Neues Notaufnahmegebäude in Ezhva startet bald mit modernster Triage-Technik
Lina SeidelNeues Notaufnahmegebäude in Ezhva startet bald mit modernster Triage-Technik
Neubau für Notaufnahmen am Ezhva-Stadtkrankenhaus steht kurz vor der Eröffnung
Das neue Notaufnahmegebäude des Ezhva-Stadtkrankenhauses ist fast bereit, Patienten aufzunehmen. Die in Modulbauweise errichtete Einheit, die speziell für die dringende medizinische Versorgung konzipiert wurde, entstand im Rahmen eines Bundesprogramms zur Verbesserung der Notfalldienste. Derzeit laufen die letzten Vorbereitungen, um die Einrichtung mit modernster Technik auszustatten.
Das Projekt startete im Rahmen der Bundesinitiative "Verbesserung der Notfallversorgung". Der Liefer- und Montagevertrag für die modulare Konstruktion wurde vollständig erfüllt. Das Gebäude ist so konzipiert, dass es schnell aufgebaut und flexibel in kritischen Situationen genutzt werden kann.
Sämtliche benötigte medizinische Ausrüstung ist bereits vor Ort eingetroffen.

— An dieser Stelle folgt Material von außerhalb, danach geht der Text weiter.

## src/pwm_regs.svh

```systemverilog
// Register offsets, field positions, reset values and sizes of the PWM block
`ifndef PWM_REGS_SVH
`define PWM_REGS_SVH

// Register offsets on the 4-bit host index
`define OFF_CTRL_LOW 4'h0
`define OFF_CTRL_HIGH 4'h2
`define OFF_PERIOD_LOW 4'h4
`define OFF_PERIOD_HIGH 4'h6
`define OFF_HIGH_TIME_LOW 4'h8
`define OFF_HIGH_TIME_HIGH 4'hA

// Storage slots inside the register bank
`define SLOT_CTRL_LOW 3'h0
`define SLOT_CTRL_HIGH 3'h1
`define SLOT_PERIOD_LOW 3'h2
`define SLOT_PERIOD_HIGH 3'h3
`define SLOT_HIGH_TIME_LOW 3'h4
`define SLOT_HIGH_TIME_HIGH 3'h5
// Slot code for an unmapped index; the bank answers it with zero
`define SLOT_MISS 3'h7
`define REG_COUNT 6

// Control field positions and encodings
`define CTRL_ENABLE_BIT 2
`define CTRL_SEL_MSB 1
`define CTRL_SEL_LSB 0
`define SEL_HARD_PULSE 2'h2
`define SEL_GENERATOR 2'h3

// Reset value of every register half
`define REG_RESET 16'h0000

`endif

```

## src/pwm_pkg.sv

```systemverilog
// Types shared by the PWM block modules
package pwm_pkg;

  typedef logic [15:0] half_type;
  typedef logic [2:0] slot_type;

  // Result of decoding a host register index
  typedef struct packed {
    logic hit;
    slot_type slot;
  } decode_type;

  // Generator activity
  typedef enum logic {
    GEN_IDLE,
    GEN_RUN
  } gen_state_type;

endpackage

```

## src/reg_bank_if.sv

```systemverilog
// Link between the host port logic and the register bank
`timescale 1ns/10ps
`default_nettype none
interface reg_bank_if;
  import pwm_pkg::*;
  logic wr_en;
  logic rd_en;
  slot_type slot;
  half_type wr_data;
  half_type rd_data;
  half_type ctrl_low;
  logic [31:0] period;
  logic [31:0] high_time;

  modport port (output wr_en, output rd_en, output slot, output wr_data,
                input rd_data, input ctrl_low, input period, input high_time);
  modport bank (input wr_en, input rd_en, input slot, input wr_data,
                output rd_data, output ctrl_low, output period, output high_time);
endinterface
`default_nettype wire
```

## src/frame_synced_pwm.sv

```systemverilog
// Frame-synchronised PWM generator with host register port and output selector
`timescale 1ns/10ps
`default_nettype none
`include "pwm_regs.svh"
module frame_synced_pwm
  import pwm_pkg::*;
(
  input wire logic sys_clk,
  input wire logic sys_rst,
  input wire logic host_select,
  input wire logic host_write_strobe,
  input wire logic host_read_strobe,
  input wire logic [3:0] host_reg_index,
  input wire logic [15:0] host_write_data,
  output logic [15:0] host_read_data,
  output logic host_transfer_ready,
  input wire logic frame_sync,
  input wire logic hard_pulse_in,
  output logic pwm_out
);

  // Maps a host index onto a storage slot; odd or unused indexes miss
  function automatic decode_type decode_index(input logic [3:0] index);
    decode_type res;
    res.hit = 1'b1;
    res.slot = `SLOT_CTRL_LOW;
    unique case (index)
      `OFF_CTRL_LOW: res.slot = `SLOT_CTRL_LOW;
      `OFF_CTRL_HIGH: res.slot = `SLOT_CTRL_HIGH;
      `OFF_PERIOD_LOW: res.slot = `SLOT_PERIOD_LOW;
      `OFF_PERIOD_HIGH: res.slot = `SLOT_PERIOD_HIGH;
      `OFF_HIGH_TIME_LOW: res.slot = `SLOT_HIGH_TIME_LOW;
      `OFF_HIGH_TIME_HIGH: res.slot = `SLOT_HIGH_TIME_HIGH;
      default: begin
        res.hit = 1'b0;
        res.slot = `SLOT_MISS; // Reads of this slot return zero
      end
    endcase
    return res;
  endfunction

  reg_bank_if rb ();

  reg_bank #(
    .DEPTH(`REG_COUNT)
  ) u_reg_bank (
    .sys_clk(sys_clk),
    .sys_rst(sys_rst),
    .bus(rb.bank)
  );

  // Host port
  logic ready_ff;
  logic nxt_ready;
  logic accept;
  decode_type dec;

  // An access is taken only while ready; the next cycle is a turnaround
  always_comb begin
    dec = decode_index(host_reg_index);
    accept = host_select && ready_ff && (host_write_strobe || host_read_strobe);
    nxt_ready = !accept;
  end

  always_ff @(posedge sys_clk or posedge sys_rst) begin
    if (sys_rst) begin
      ready_ff <= 1'b0;
    end else begin
      ready_ff <= nxt_ready;
    end
  end

  // Write wins if both strobes are raised; unmapped writes are dropped
  assign rb.wr_en = accept && host_write_strobe && dec.hit;
  assign rb.rd_en = accept && host_read_strobe && !host_write_strobe;
  assign rb.slot = dec.slot;
  assign rb.wr_data = host_write_data;
  assign host_transfer_ready = ready_ff;
  // Read data straight from the bank register; unmapped reads give zero there
  assign host_read_data = rb.rd_data;

  // Generator
  gen_state_type state_ff;
  gen_state_type nxt_state;
  logic sync_prev_ff;
  logic nxt_sync_prev;
  logic [31:0] period_ff;
  logic [31:0] nxt_period;
  logic [31:0] high_time_ff;
  logic [31:0] nxt_high_time;
  logic [31:0] phase_ff;
  logic [31:0] nxt_phase;
  logic gen_enable;
  logic sync_fall;
  logic gen_level;

  assign gen_enable = rb.ctrl_low[`CTRL_ENABLE_BIT];

  // Snapshots keep the running period stable while software rewrites halves
  always_comb begin
    nxt_sync_prev = frame_sync;
    sync_fall = sync_prev_ff && !frame_sync;
    nxt_state = state_ff;
    nxt_period = period_ff;
    nxt_high_time = high_time_ff;
    nxt_phase = phase_ff;
    if (!gen_enable) begin
      nxt_state = GEN_IDLE;
      nxt_phase = 32'h00000000;
    end else if (sync_fall) begin
      nxt_state = GEN_RUN;
      nxt_period = rb.period;
      nxt_high_time = rb.high_time;
      nxt_phase = 32'h00000000;
    end else begin
      unique case (state_ff)
        GEN_IDLE: nxt_phase = 32'h00000000;
        GEN_RUN: begin
          // Period spans N+1 cycles, phase 0 through N
          if (phase_ff == period_ff) begin
            nxt_phase = 32'h00000000;
          end else begin
            nxt_phase = phase_ff + 32'h00000001;
          end
        end
      endcase
    end
  end

  always_ff @(posedge sys_clk or posedge sys_rst) begin
    if (sys_rst) begin
      state_ff <= GEN_IDLE;
      sync_prev_ff <= 1'b0;
      period_ff <= 32'h00000000;
      high_time_ff <= 32'h00000000;
      phase_ff <= 32'h00000000;
    end else begin
      state_ff <= nxt_state;
      sync_prev_ff <= nxt_sync_prev;
      period_ff <= nxt_period;
      high_time_ff <= nxt_high_time;
      phase_ff <= nxt_phase;
    end
  end

  // High while phase is below the count; count above N keeps it high all period
  assign gen_level = (state_ff == GEN_RUN) && (phase_ff < high_time_ff);

  // Output selector
  logic pin_ff;
  logic nxt_pin;

  always_comb begin
    unique case (rb.ctrl_low[`CTRL_SEL_MSB:`CTRL_SEL_LSB])
      `SEL_HARD_PULSE: nxt_pin = hard_pulse_in;
      `SEL_GENERATOR: nxt_pin = gen_level;
      default: nxt_pin = 1'b1;
    endcase
  end

  // Pin idles high from reset, matching the cleared selector
  always_ff @(posedge sys_clk or posedge sys_rst) begin
    if (sys_rst) begin
      pin_ff <= 1'b1;
    end else begin
      pin_ff <= nxt_pin;
    end
  end

  assign pwm_out = pin_ff;

endmodule
`default_nettype wire

```

## src/reg_bank.sv

```systemverilog
// Six 16-bit register halves with registered read data
`timescale 1ns/10ps
`default_nettype none
`include "pwm_regs.svh"
module reg_bank
  import pwm_pkg::*;
#(
  parameter int DEPTH = `REG_COUNT
) (
  input wire logic sys_clk,
  input wire logic sys_rst,
  reg_bank_if.bank bus
);

  half_type mem_ff [DEPTH];
  half_type nxt_mem [DEPTH];
  half_type rd_ff;
  half_type nxt_rd;

  // Write and read next values; slots past the bank read as zero
  always_comb begin
    for (int i = 0; i < DEPTH; i++) begin
      nxt_mem[i] = mem_ff[i];
    end
    nxt_rd = rd_ff;
    if (bus.wr_en) begin
      nxt_mem[bus.slot] = bus.wr_data;
    end
    if (bus.rd_en) begin
      if (int'(bus.slot) < DEPTH) begin
        nxt_rd = mem_ff[bus.slot];
      end else begin
        nxt_rd = `REG_RESET;
      end
    end
  end

  // All halves clear on reset
  always_ff @(posedge sys_clk or posedge sys_rst) begin
    if (sys_rst) begin
      for (int i = 0; i < DEPTH; i++) begin
        mem_ff[i] <= `REG_RESET;
      end
      rd_ff <= `REG_RESET;
    end else begin
      mem_ff <= nxt_mem;
      rd_ff <= nxt_rd;
    end
  end

  assign bus.rd_data = rd_ff;
  assign bus.ctrl_low = mem_ff[`SLOT_CTRL_LOW];
  assign bus.period = {mem_ff[`SLOT_PERIOD_HIGH], mem_ff[`SLOT_PERIOD_LOW]};
  assign bus.high_time = {mem_ff[`SLOT_HIGH_TIME_HIGH], mem_ff[`SLOT_HIGH_TIME_LOW]};

endmodule
`default_nettype wire

```
===== src/sac_defines.vh =====
/*
 * Constants for the converter control block: state codes, timing
 * figures and the cycle counts derived from them.
 * Assumes a 250 MHz core clock; included by its bare name.
 */
`ifndef SAC_DEFINES_VH
`define SAC_DEFINES_VH

// Core clock period
`define SAC_CLK_NS        4

// Acquisition phase, least time
`define SAC_ACQ_NS        400
// Time given to each bit decision, least time
`define SAC_BIT_NS        64
// Half period of the internally made shift clock, least time
`define SAC_SCLK_HALF_NS  24

// Cycle counts, least times rounded up
`define SAC_ACQ_CYC       ((`SAC_ACQ_NS + `SAC_CLK_NS - 1) / `SAC_CLK_NS)
`define SAC_BIT_CYC       ((`SAC_BIT_NS + `SAC_CLK_NS - 1) / `SAC_CLK_NS)
`define SAC_SCLK_HALF_CYC ((`SAC_SCLK_HALF_NS + `SAC_CLK_NS - 1) / `SAC_CLK_NS)

// Result width and bits in one serial frame
`define SAC_RES_W         16
`define SAC_FRAME_BITS    5'h10

// One-hot conversion states
`define SAC_ST_ACQ        4'h1
`define SAC_ST_ARM        4'h2
`define SAC_ST_CONV       4'h4
`define SAC_ST_PDN        4'h8

// Pin positions shared by the parallel and serial port
`define SAC_PIN_SEROUT    8
`define SAC_PIN_SCLK      9
`define SAC_PIN_FRAME     10
`define SAC_PIN_RDERR     11

`endif


===== src/sac_sync.v =====
/*
 * Two-flop synchroniser for a group of level inputs.
 * Assumes each bit is an independent level from outside the clock.
 */
`timescale 1ns/1ps
`default_nettype none

module sac_sync #(
    parameter W = 1
) (
    input  wire         clk,
    input  wire         rst,
    input  wire [W-1:0] async_in,
    output reg  [W-1:0] sync_out
);

    reg [W-1:0] meta_reg;

    // First stage feeds only the second stage
    always @(posedge clk or posedge rst) begin
        if (rst) begin
            meta_reg <= {W{1'b0}};
            sync_out <= {W{1'b0}};
        end else begin
            meta_reg <= async_in;
            sync_out <= meta_reg;
        end
    end

endmodule

`default_nettype wire


===== src/sac_ctrl.v =====
/*
 * Digital control and output port of a 16-bit successive-approximation
 * converter: acquisition, start, bit decisions, busy, power control,
 * parallel port and serial port with frame marker and read-error flag.
 * Assumes all pin inputs and the comparator are asynchronous to clk;
 * the pad ring resolves pin levels from pin_out and pin_oe_n.
 */
// Notes on behaviour
// - Pin ten: data bit or frame marker
// - Frame marker active while serial data valid
// - Pin eleven: read-error flag in slave serial
// - Unfinished slave read at completion: discard, pulse
// - Bits twelve to fifteen always outputs
// - Busy high from start until result latched
// - Output bus enabled only with select, read low
// - Chip select gates the external shift clock
// - Reset input aborts conversion and resets
// - Power-down finishes conversion, then blocks new ones
// - Start high after acquisition: wait falling edge
// - Start low after acquisition: convert at once
// - Reference on while its power-off low
// - Buffer on while its power-off low
// - Serial result shifted out MSB first
// - Shift clock made here when source select low
`timescale 1ns/1ps
`default_nettype none

`include "sac_defines.vh"

module sac_ctrl (
    input  wire        clk,
    input  wire        rst,
    input  wire        convert_start_n,
    input  wire        cs_n,
    input  wire        rd_n,
    input  wire        serial_parallel_select,
    input  wire        clock_source_select,
    input  wire        frame_marker_invert,
    input  wire        power_down_in,
    input  wire        reference_power_off,
    input  wire        buffer_power_off,
    input  wire        shift_clock_in,
    input  wire        comparator_in,
    output reg  [15:0] pin_out,
    output reg  [15:0] pin_oe_n,
    output reg         busy,
    output reg         sample_hold_hold,
    output reg  [15:0] dac_trial,
    output reg         low_power,
    output reg         reference_enable,
    output reg         buffer_enable
);

    // Counts are worked out as integers, then cut to the timer width
    localparam integer ACQ_I    = `SAC_ACQ_CYC;
    localparam integer BIT_I    = `SAC_BIT_CYC;
    localparam integer HALF_I   = `SAC_SCLK_HALF_CYC;
    localparam [7:0]   ACQ_CYC  = ACQ_I[7:0];
    localparam [7:0]   BIT_CYC  = BIT_I[7:0];
    localparam [7:0]   HALF_CYC = HALF_I[7:0];

    // Synchronised pin levels; active-low pins enter inverted so that
    // the cleared flops read as idle and no bus cycle follows reset
    wire [11:0] pins_s;
    wire        cnv_s  = ~pins_s[0];
    wire        cs_s   = ~pins_s[1];
    wire        rd_s   = ~pins_s[2];
    wire        ser_s  = pins_s[3];
    wire        ext_s  = pins_s[4];
    wire        inv_s  = pins_s[5];
    wire        pwr_s  = pins_s[6];
    wire        refo_s = pins_s[7];
    wire        bufo_s = pins_s[8];
    wire        sclk_s = pins_s[9];
    wire        cmp_s  = pins_s[10];

    sac_sync #(
        .W (12)
    ) u_sync (
        .clk      (clk),
        .rst      (rst),
        .async_in ({1'b0, comparator_in, shift_clock_in, buffer_power_off,
                    reference_power_off, power_down_in, frame_marker_invert,
                    clock_source_select, serial_parallel_select, ~rd_n, ~cs_n,
                    ~convert_start_n}),
        .sync_out (pins_s)
    );

    // Conversion sequencer state
    reg [3:0]  state_reg;
    reg [7:0]  timer_reg;
    reg [3:0]  bit_idx_reg;
    reg [15:0] result_reg;
    reg        cnv_prev_reg;

    // Serial port state
    reg [15:0] shift_reg;
    reg        rd_active_reg;
    reg [4:0]  rd_cnt_reg;
    reg        unread_reg;
    reg        sclk_int_reg;
    reg [7:0]  sdiv_reg;
    reg        sclk_prev_reg;
    reg        rderr_reg;

    // Pin drive next values
    reg [15:0] pin_out_next;
    reg [15:0] pin_oe_n_next;

    wire bus_en    = ~cs_s & ~rd_s;
    wire slave_ser = ser_s & ext_s;
    wire cnv_fall  = cnv_prev_reg & ~cnv_s;
    wire conv_done = (state_reg == `SAC_ST_CONV) && (timer_reg == 8'h00)
                     && (bit_idx_reg == 4'h0);

    // External clock edge counts only while selected
    wire ext_edge  = slave_ser & ~cs_s & sclk_s & ~sclk_prev_reg;

    // Internal shift clock falling edge at divider terminal
    wire int_fall  = rd_active_reg & ~ext_s & sclk_int_reg & (sdiv_reg == 8'h00);

    // Bit under trial, set during its decision window
    function [15:0] bit_mask;
        input [3:0] idx;
        begin
            bit_mask = 16'h0001 << idx;
        end
    endfunction

    // Conversion sequencer: acquire, arm, convert, power down
    always @(posedge clk or posedge rst) begin
        if (rst) begin
            state_reg        <= `SAC_ST_ACQ;
            timer_reg        <= 8'h00;
            bit_idx_reg      <= 4'h0;
            result_reg       <= 16'h0000;
            cnv_prev_reg     <= 1'b1;
            busy             <= 1'b0;
            sample_hold_hold <= 1'b0;
            dac_trial        <= 16'h0000;
            low_power        <= 1'b0;
        end else begin
            cnv_prev_reg <= cnv_s;
            case (state_reg)
                `SAC_ST_ACQ: begin
                    sample_hold_hold <= 1'b0;
                    if (pwr_s) begin
                        state_reg <= `SAC_ST_PDN;
                        low_power <= 1'b1;
                    end else if (timer_reg != ACQ_CYC) begin
                        timer_reg <= timer_reg + 8'h01;
                    end else if (cnv_s) begin
                        state_reg <= `SAC_ST_ARM;
                    end else begin
                        // Start low at end of acquisition
                        state_reg        <= `SAC_ST_CONV;
                        sample_hold_hold <= 1'b1;
                        busy             <= 1'b1;
                        bit_idx_reg      <= 4'hf;
                        timer_reg        <= BIT_CYC;
                        dac_trial        <= bit_mask(4'hf);
                    end
                end
                `SAC_ST_ARM: begin
                    if (pwr_s) begin
                        state_reg <= `SAC_ST_PDN;
                        low_power <= 1'b1;
                    end else if (cnv_fall) begin
                        // Hold taken on the start edge itself
                        state_reg        <= `SAC_ST_CONV;
                        sample_hold_hold <= 1'b1;
                        busy             <= 1'b1;
                        bit_idx_reg      <= 4'hf;
                        timer_reg        <= BIT_CYC;
                        dac_trial        <= bit_mask(4'hf);
                    end
                end
                `SAC_ST_CONV: begin
                    // Power-down is not looked at: the conversion runs out
                    if (timer_reg != 8'h00) begin
                        timer_reg <= timer_reg - 8'h01;
                    end else begin
                        // Keep the trial bit when input is at or above it
                        if (bit_idx_reg == 4'h0) begin
                            result_reg <= cmp_s ? dac_trial
                                                : (dac_trial & ~bit_mask(4'h0));
                            busy             <= 1'b0;
                            sample_hold_hold <= 1'b0;
                            timer_reg        <= 8'h00;
                            state_reg        <= `SAC_ST_ACQ;
                        end else begin
                            dac_trial <= (cmp_s ? dac_trial
                                                : (dac_trial & ~bit_mask(bit_idx_reg)))
                                         | bit_mask(bit_idx_reg - 4'h1);
                            bit_idx_reg <= bit_idx_reg - 4'h1;
                            timer_reg   <= BIT_CYC;
                        end
                    end
                end
                `SAC_ST_PDN: begin
                    // New conversions refused until power-down drops
                    if (!pwr_s) begin
                        state_reg <= `SAC_ST_ACQ;
                        low_power <= 1'b0;
                        timer_reg <= 8'h00;
                    end
                end
                default: begin
                    state_reg <= `SAC_ST_ACQ;
                    timer_reg <= 8'h00;
                end
            endcase
        end
    end

    // Shift register and read sequencing for both clock sources
    always @(posedge clk or posedge rst) begin
        if (rst) begin
            shift_reg     <= 16'h0000;
            rd_active_reg <= 1'b0;
            rd_cnt_reg    <= 5'h00;
            unread_reg    <= 1'b0;
            sclk_int_reg  <= 1'b0;
            sdiv_reg      <= 8'h00;
            sclk_prev_reg <= 1'b0;
            rderr_reg     <= 1'b0;
        end else begin
            sclk_prev_reg <= sclk_s;
            rderr_reg     <= 1'b0;
            if (conv_done) begin
                // New word replaces any half-read one
                shift_reg <= cmp_s ? dac_trial
                                   : (dac_trial & ~bit_mask(4'h0));
                unread_reg    <= 1'b1;
                rd_active_reg <= 1'b0;
                rd_cnt_reg    <= 5'h00;
                sclk_int_reg  <= 1'b0;
                sdiv_reg      <= 8'h00;
                if (rd_active_reg && slave_ser) begin
                    rderr_reg <= 1'b1;
                end
            end else if (slave_ser) begin
                // Slave: host edges move the word, MSB already shown
                if (ext_edge) begin
                    shift_reg     <= {shift_reg[14:0], 1'b0};
                    rd_cnt_reg    <= rd_cnt_reg + 5'h01;
                    rd_active_reg <= (rd_cnt_reg + 5'h01) != `SAC_FRAME_BITS;
                    unread_reg    <= 1'b0;
                end
            end else if (ser_s) begin
                // Master: divider makes the shift clock
                if (!rd_active_reg) begin
                    if (unread_reg && bus_en && !busy) begin
                        rd_active_reg <= 1'b1;
                        rd_cnt_reg    <= 5'h00;
                        sdiv_reg      <= HALF_CYC;
                        sclk_int_reg  <= 1'b0;
                    end
                end else if (sdiv_reg != 8'h00) begin
                    sdiv_reg <= sdiv_reg - 8'h01;
                end else begin
                    sdiv_reg     <= HALF_CYC;
                    sclk_int_reg <= ~sclk_int_reg;
                    if (int_fall) begin
                        shift_reg  <= {shift_reg[14:0], 1'b0};
                        rd_cnt_reg <= rd_cnt_reg + 5'h01;
                        if ((rd_cnt_reg + 5'h01) == `SAC_FRAME_BITS) begin
                            rd_active_reg <= 1'b0;
                            unread_reg    <= 1'b0;
                        end
                    end
                end
            end else if (bus_en) begin
                // Parallel read takes the whole word at once
                unread_reg <= 1'b0;
            end
        end
    end

    // Pin mapping and bus enable, registered below
    always @* begin
        pin_out_next  = 16'h0000;
        pin_oe_n_next = 16'hffff;
        if (!ser_s) begin
            pin_out_next = result_reg;
            if (bus_en) begin
                pin_oe_n_next = 16'h0000;
            end
        end else begin
            pin_out_next[15:12] = result_reg[15:12];
            pin_out_next[`SAC_PIN_SEROUT] = shift_reg[15];
            pin_out_next[`SAC_PIN_SCLK]  = sclk_int_reg;
            pin_out_next[`SAC_PIN_FRAME] = rd_active_reg ^ inv_s;
            pin_out_next[`SAC_PIN_RDERR] = rderr_reg & ext_s;
            if (bus_en) begin
                pin_oe_n_next[15:12]          = 4'h0;
                pin_oe_n_next[`SAC_PIN_SEROUT] = 1'b0;
                pin_oe_n_next[`SAC_PIN_SCLK]  = ext_s;
                pin_oe_n_next[`SAC_PIN_FRAME] = ext_s;
                pin_oe_n_next[`SAC_PIN_RDERR] = ~ext_s;
            end
        end
        // Upper nibble is an output in both modes
        if (bus_en) begin
            pin_oe_n_next[15:12] = 4'h0;
        end
    end

    // Output flops and power controls
    always @(posedge clk or posedge rst) begin
        if (rst) begin
            pin_out          <= 16'h0000;
            pin_oe_n         <= 16'hffff;
            reference_enable <= 1'b0;
            buffer_enable    <= 1'b0;
        end else begin
            pin_out          <= pin_out_next;
            pin_oe_n         <= pin_oe_n_next;
            reference_enable <= ~refo_s;
            buffer_enable    <= ~bufo_s;
        end
    end

endmodule

`default_nettype wire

Spezielle OP-Leuchten und maßgefertigte medizinische Möbel werden derzeit installiert. Techniker arbeiten daran, die verbleibenden Geräte anzuschließen, um einen reibungslosen Betrieb zu gewährleisten.
In der neuen Einheit kommt ein Triage-System zum Einsatz, das Patienten nach Dringlichkeit einteilt. Ankömmlinge werden in drei Kategorien eingestuft: "Grün" für leichte Fälle, "Gelb" für mittlere Erkrankungen und "Rot" für lebensbedrohliche Notfälle. Mit dieser Methode soll die Behandlung der schwerwiegendsten Fälle beschleunigt werden.
Sobald der Betrieb aufgenommen wird, bietet die Einrichtung eine schnellere und effizientere Notfallversorgung. Durch die moderne Ausrüstung und das strukturierte Triage-Verfahren sollen die Wartezeiten für kritische Patienten deutlich verkürzt werden. Das Krankenhauspersonal bereitet sich darauf vor, in den kommenden Wochen die ersten Patienten aufzunehmen.